And, we solve this equation subject to boundary conditions, there is a mistake here subject to boundary conditions, the solution
comes about quite easily, if I assume that I work with complex velocity, which is u z
times e power i t. Basically, the system is being forced by an oscillatory pressure gradient,
which is proportional to e power i t; that means, that you would expect the response
also to have modulation with that same frequency. It may not have the same phase, but it has
to have the same frequency, because my equation is linear. So, we put in trial function of
the form u z plus is equal to u z tilde the e power i t and from that, we got
from that we finally managed get the solution.
By using a separation into a particular solution and homogeneous solution; the homogeneous
solution was in the form of Bessel functions, J naught and Y naught; straight away we could
set the co-efficient of the term proportional to Y naught equal to 0, because we know that,
the Bessel function Y naught goes to minus infinity at r star equal to 0. We had discussed
the forms of the both J naught and Y naught as a function of x and J naught of x has an
oscillatory form its starts at 1 and it has an oscillatory form, this is J naught of x,
whereas Y naught of x starts at minus infinity. Since, the Y naught of x starts at minus infinity,
if the constant C 2 where nonzero then, the velocity the general solution goes to an infinity
at at 0. So, since we cannot have that therefore, the constant C 2 has to be equal to 0 and
this has to be plus 1.
So, we got the particular solution as just a constant that is the simplest particular
solution that will satisfy this equation. So, we got the particular solution as just
a constant, the general solution as a Bessel function and from that we can constructed
the total solution. And u z star is of course, the real part of complex velocity and from
that, I can get the velocity variation as a function of time. So, this is the mathematical
solution does not quite give us very much physical insight unless, we actually plotted
it out and see how it looks. In order to get more physical insight, one
can look at the limits of low and high Reynolds number; in the limit of low Reynolds number,
you can do one of two things; the first thing you could do is actually just take this solution,
just take this solution and expand it in series in the Reynolds number, so that is one way
to do it. The other way to do it is to take starting governing equation and then, expand
in it series in Re omega. So, at the limit of Re small compared to 1, if I completely
neglect the inertial terms what I get is this equation that looks something like this, this
is 1 by r and d by d r of r d u z by d r minus cos t is equal to 0.
Now, this first term does not have any time derivatives in it, so because of that I can
straight away integrate this in time to get the velocity as minus 1 by 4 into 1 minus
r square into cos t and from that, we got the velocity about the scale velocity, dimensional
velocity in terms of the pressure gradient and this dimensional velocity is identical
to what you would have for the steady flow, if the pressure gradient was just given by
k cos omega t, this is the same Hagen Poiseuille law for the flow in a pipe except that instead
of having the steady pressure; the pressure in this case given by K cos omega t and I
explained the reason for this in the previous lecture.
The Reynolds number, rho omega R square by mu I can write this as omega divided by nu
by R square.
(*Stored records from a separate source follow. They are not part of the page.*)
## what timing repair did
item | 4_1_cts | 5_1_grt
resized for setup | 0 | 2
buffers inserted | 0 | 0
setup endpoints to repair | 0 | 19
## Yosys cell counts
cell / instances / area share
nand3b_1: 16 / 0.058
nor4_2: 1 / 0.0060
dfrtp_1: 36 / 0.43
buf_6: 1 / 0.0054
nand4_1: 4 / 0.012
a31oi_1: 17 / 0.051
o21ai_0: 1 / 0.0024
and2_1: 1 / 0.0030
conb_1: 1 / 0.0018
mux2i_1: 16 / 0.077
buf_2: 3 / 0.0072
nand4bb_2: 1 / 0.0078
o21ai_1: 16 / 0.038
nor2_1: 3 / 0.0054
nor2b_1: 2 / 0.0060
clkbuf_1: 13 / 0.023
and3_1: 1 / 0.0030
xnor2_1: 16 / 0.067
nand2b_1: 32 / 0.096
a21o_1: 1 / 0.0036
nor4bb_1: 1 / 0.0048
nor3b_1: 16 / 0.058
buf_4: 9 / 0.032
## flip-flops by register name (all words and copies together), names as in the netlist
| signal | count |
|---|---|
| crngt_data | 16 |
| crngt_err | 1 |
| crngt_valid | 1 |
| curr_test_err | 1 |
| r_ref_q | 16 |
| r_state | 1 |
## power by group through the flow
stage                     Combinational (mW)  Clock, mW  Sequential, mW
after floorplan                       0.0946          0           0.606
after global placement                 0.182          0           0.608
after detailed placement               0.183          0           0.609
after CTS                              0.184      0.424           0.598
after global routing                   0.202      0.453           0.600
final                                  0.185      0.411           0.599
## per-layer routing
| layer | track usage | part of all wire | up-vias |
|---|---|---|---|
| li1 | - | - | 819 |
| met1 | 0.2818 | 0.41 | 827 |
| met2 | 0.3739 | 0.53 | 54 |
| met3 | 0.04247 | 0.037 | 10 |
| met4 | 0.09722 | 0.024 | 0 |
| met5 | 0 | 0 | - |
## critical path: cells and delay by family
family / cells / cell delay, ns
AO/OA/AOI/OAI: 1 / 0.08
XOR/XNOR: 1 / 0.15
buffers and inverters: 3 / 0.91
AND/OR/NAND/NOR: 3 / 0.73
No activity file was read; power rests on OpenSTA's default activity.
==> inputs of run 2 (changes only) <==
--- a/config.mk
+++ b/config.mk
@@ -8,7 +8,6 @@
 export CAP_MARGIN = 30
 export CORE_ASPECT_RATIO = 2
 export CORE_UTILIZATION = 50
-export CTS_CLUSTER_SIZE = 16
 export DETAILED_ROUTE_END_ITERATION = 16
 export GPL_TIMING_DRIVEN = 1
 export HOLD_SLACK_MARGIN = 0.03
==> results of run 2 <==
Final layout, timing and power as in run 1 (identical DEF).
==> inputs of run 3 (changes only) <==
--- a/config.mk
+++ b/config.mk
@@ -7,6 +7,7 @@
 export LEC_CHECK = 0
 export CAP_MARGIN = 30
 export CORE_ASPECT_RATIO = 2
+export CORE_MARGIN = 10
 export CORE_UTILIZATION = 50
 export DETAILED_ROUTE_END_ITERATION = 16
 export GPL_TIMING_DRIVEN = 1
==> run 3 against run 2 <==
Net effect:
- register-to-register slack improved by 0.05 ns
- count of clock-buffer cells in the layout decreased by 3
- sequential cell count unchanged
==> src/rtl/axis_reg_slice.sv <==
// Single-stage AXI-Stream register slice: one cycle of latency, full throughput.
// The payload is opaque; callers pack whatever sideband they need into it.
module axis_reg_slice #(
  parameter int unsigned P_W = 8
) (
  input  logic           i_clk,
  input  logic           i_rst,
  input  logic [P_W-1:0] s_payload,
  input  logic           s_valid,
  output logic           s_ready,
  output logic [P_W-1:0] m_payload,
  output logic           m_valid,
  input  logic           m_ready
);

  // Accept a new beat whenever the stage is empty or is draining this cycle.
  assign s_ready = !m_valid || m_ready;

  // NOTE: state registers use non-blocking assignments so every flop samples
  // pre-edge values regardless of process evaluation order.
  always_ff @(posedge i_clk or posedge i_rst) begin
    if (i_rst) begin
      m_valid   <= 1'b0;
      // NOTE: the payload register is reset as well, so the downstream
      // interface shows all-zero outputs after reset, not stale data.
      m_payload <= '0;
    end else if (s_valid && s_ready) begin
      m_valid   <= 1'b1;
      m_payload <= s_payload;
    end else if (m_ready) begin
      m_valid   <= 1'b0;
    end
  end

endmodule
**config.mk**
```make
export PLATFORM = sky130hd
export DESIGN_NAME = seg_scan_ctrl
export DESIGN_NICKNAME = d
export VERILOG_FILES = /design/src/rtl/seg_scan_ctrl.sv
export SDC_FILE = /design/constraint.sdc
export NUM_CORES = 1
export LEC_CHECK = 0
export ABC_AREA = 1
export CORE_ASPECT_RATIO = 1.5
export CORE_MARGIN = 2
export CORE_UTILIZATION = 42
export DETAILED_ROUTE_END_ITERATION = 12
export SLEW_MARGIN = 20
export SYNTH_ARGS = -nofsm -noshare
export SYNTH_HDL_FRONTEND = slang
export SYNTH_SLANG_ARGS = --single-unit
```
**constraint.sdc**
```tcl
create_clock -name clk -period 3.58 [get_ports clk]
set_input_delay 0.716 -clock clk [delete_from_list [all_inputs] [get_ports clk]]
set_output_delay 0.716 -clock clk [all_outputs]
set_load 0.02 [all_outputs]
```
==> src/rtl/fifo_rd_serializer.sv <==
`default_nettype none
// ============================================================================
// Module   : fifo_rd_serializer
// Purpose  : Drains a synchronous FIFO through its raw read port and emits
//            each COL_BIT_WIDTH-bit word as BEATS narrow beats on a
//            ready/valid stream, least-significant beat first, with a
//            last-beat marker.
// Ports    :
//   clk          in   clock, all state on rising edge
//   reset_n      in   asynchronous active-low reset
//   fifo_r_req   out  pop request to the FIFO (combinational)
//   fifo_r_data  in   FIFO read data, valid while popping
//   fifo_r_stall in   FIFO empty
//   out_valid    out  beat valid
//   out_ready    in   consumer accepts beat
//   out_data     out  current beat
//   out_last     out  current beat is the final beat of the word
//   busy         out  a word is held (or prefetched)
// Options  : define FIFO_RD_SER_PREFETCH_EN to add a one-word prefetch
//            register that frees the FIFO slot while the current word is
//            still being shifted out.
// Revision : 1.0 - initial release
// ============================================================================
module fifo_rd_serializer #(
    parameter int COL_BIT_WIDTH = 32,
    parameter int BEAT_WIDTH    = 8
) (
    input  logic                     clk,
    input  logic                     reset_n,
    output logic                     fifo_r_req,
    input  logic [COL_BIT_WIDTH-1:0] fifo_r_data,
    input  logic                     fifo_r_stall,
    output logic                     out_valid,
    input  logic                     out_ready,
    output logic [BEAT_WIDTH-1:0]    out_data,
    output logic                     out_last,
    output logic                     busy
);

    localparam int BEATS = COL_BIT_WIDTH / BEAT_WIDTH;
    localparam int CNT_W = $clog2(BEATS);
    localparam logic [CNT_W-1:0] c_LAST_BEAT = CNT_W'(BEATS - 1);

    generate
        if ((COL_BIT_WIDTH % BEAT_WIDTH) != 0 || BEATS < 2) begin : g_param_check
            $fatal(1, "fifo_rd_serializer: COL_BIT_WIDTH must be a multiple of BEAT_WIDTH with at least 2 beats");
        end
    endgenerate

    typedef enum logic [0:0] {
        S_IDLE  = 1'b0,
        S_SHIFT = 1'b1
    } state_t;

    state_t                   r_state;
    logic [COL_BIT_WIDTH-1:0] r_shreg;
    logic [CNT_W-1:0]         r_beat_cnt;

    logic w_last;
    logic w_hs;
    logic w_last_hs;
    logic w_pop;

    assign w_last    = (r_state == S_SHIFT) && (r_beat_cnt == c_LAST_BEAT);
    assign w_hs      = (r_state == S_SHIFT) && out_ready;
    assign w_last_hs = w_hs && w_last;

`ifdef FIFO_RD_SER_PREFETCH_EN
    logic [COL_BIT_WIDTH-1:0] r_pf;
    logic                     r_pf_valid;

    // In SHIFT an empty prefetch slot is always refilled when the FIFO has
    // data. On a last-beat handshake that same pop feeds the shift register
    // directly instead, so there is never more than one pop per cycle.
    assign w_pop = (r_state == S_IDLE) ? !fifo_r_stall : (!r_pf_valid && !fifo_r_stall);
    assign busy  = (r_state != S_IDLE) || r_pf_valid;
`else
    assign w_pop = (r_state == S_IDLE) ? !fifo_r_stall : (w_last_hs && !fifo_r_stall);
    assign busy  = (r_state != S_IDLE);
`endif

    // Gated by reset so no word is ever popped while it cannot be captured.
    assign fifo_r_req = w_pop && reset_n;

    assign out_valid = (r_state == S_SHIFT);
    assign out_data  = r_shreg[BEAT_WIDTH-1:0];
    assign out_last  = w_last;

    always_ff @(posedge clk or negedge reset_n) begin
        if (!reset_n) begin
            r_state    <= S_IDLE;
            r_shreg    <= '0;
            r_beat_cnt <= '0;
`ifdef FIFO_RD_SER_PREFETCH_EN
            r_pf       <= '0;
            r_pf_valid <= 1'b0;
`endif
        end else begin
            case (r_state)
                S_IDLE: begin
                    if (w_pop) begin
                        r_shreg    <= fifo_r_data;
                        r_beat_cnt <= '0;
                        r_state    <= S_SHIFT;
                    end
                end
                S_SHIFT: begin
                    if (w_hs && !w_last) begin
                        r_shreg    <= r_shreg >> BEAT_WIDTH;
                        r_beat_cnt <= r_beat_cnt + 1'b1;
                    end else if (w_last_hs) begin
                        r_beat_cnt <= '0;
`ifdef FIFO_RD_SER_PREFETCH_EN
                        if (r_pf_valid) begin
                            r_shreg    <= r_pf;
                            r_pf_valid <= 1'b0;
                        end else
`endif
                        if (!fifo_r_stall) begin
                            // Zero-bubble reload of the next word.
                            r_shreg <= fifo_r_data;
                        end else begin
                            r_shreg <= '0;
                            r_state <= S_IDLE;
                        end
                    end
`ifdef FIFO_RD_SER_PREFETCH_EN
                    if (w_pop && !w_last_hs) begin
                        r_pf       <= fifo_r_data;
                        r_pf_valid <= 1'b1;
                    end
`endif
                end
                default: r_state <= S_IDLE;
            endcase
        end
    end

endmodule
`default_nettype wire
### config.mk
export PLATFORM = sky130hd
export DESIGN_NAME = bcd_convert_seq
export DESIGN_NICKNAME = d
export VERILOG_FILES = /design/src/rtl/fp_dec_pkg.sv /design/src/rtl/bcd_add3.sv /design/src/rtl/bcd_convert_seq.sv
export SDC_FILE = /design/constraint.sdc
export NUM_CORES = 1
export LEC_CHECK = 0
export ABC_AREA = 0
export BUFFER_PORTS_ARGS = -buffer_cell sky130_fd_sc_hd__buf_4
export CORE_MARGIN = 2
export CORE_UTILIZATION = 55
export CTS_BUF_LIST = sky130_fd_sc_hd__clkbuf_16
export CTS_CLUSTER_DIAMETER = 150
export CTS_CLUSTER_SIZE = 28
export DETAILED_ROUTE_END_ITERATION = 8
export PLACE_DENSITY = 0.85
export RECOVER_POWER = 100
export SKIP_CTS_REPAIR_TIMING = 1
export SYNTH_ARGS = -nofsm -noshare
export SYNTH_HDL_FRONTEND = slang
export SYNTH_SLANG_ARGS = --single-unit
### constraint.sdc
create_clock -name clk -period 4.5 [get_ports clk]
set_input_delay 0.9 -clock clk [delete_from_list [all_inputs] [get_ports clk]]
set_output_delay 0.9 -clock clk [all_outputs]
set_load 0.03 [all_outputs]
<file path="config.mk">
export PLATFORM = sky130hd
export DESIGN_NAME = vx_commit_arb_scalar
export DESIGN_NICKNAME = d
export VERILOG_FILES = /design/src/rtl/vx_commit_arb_scalar.sv
export SDC_FILE = /design/constraint.sdc
export NUM_CORES = 1
export LEC_CHECK = 0
export ABC_CLOCK_PERIOD_IN_PS = 3000
export CAP_MARGIN = 20
export CORE_AREA = 2 2 473 475
export CTS_CLUSTER_SIZE = 20
export DETAILED_ROUTE_END_ITERATION = 10
export DIE_AREA = 0 0 475 477
export PLACE_DENSITY = 0.39
export SYNTH_ARGS = -nofsm -noshare
export SYNTH_HDL_FRONTEND = slang
export SYNTH_SLANG_ARGS = --single-unit
</file>
<file path="constraint.sdc">
create_clock -name clk -period 3 [get_ports clk]
set_clock_uncertainty 0.1 [all_clocks]
set_input_delay 0.6 -clock clk [delete_from_list [all_inputs] [get_ports clk]]
set_output_delay 0.6 -clock clk [all_outputs]
set_load 0.01 [all_outputs]
</file>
So, this is equivalent to the time, the time it takes for diffusion, because
divided by the time period of the oscillation, because omega is goes as 2 pi by the time
period of the oscillation, omega 2 pi by the time period of oscillation. The time it takes
for diffusion across a length proportional to R is equal to R square by mu, where R is
the pipe radius and mu is the kinematic viscosity, kinematic viscosity has dimensions of length
square per time therefore, the time taken goes as R square by mu.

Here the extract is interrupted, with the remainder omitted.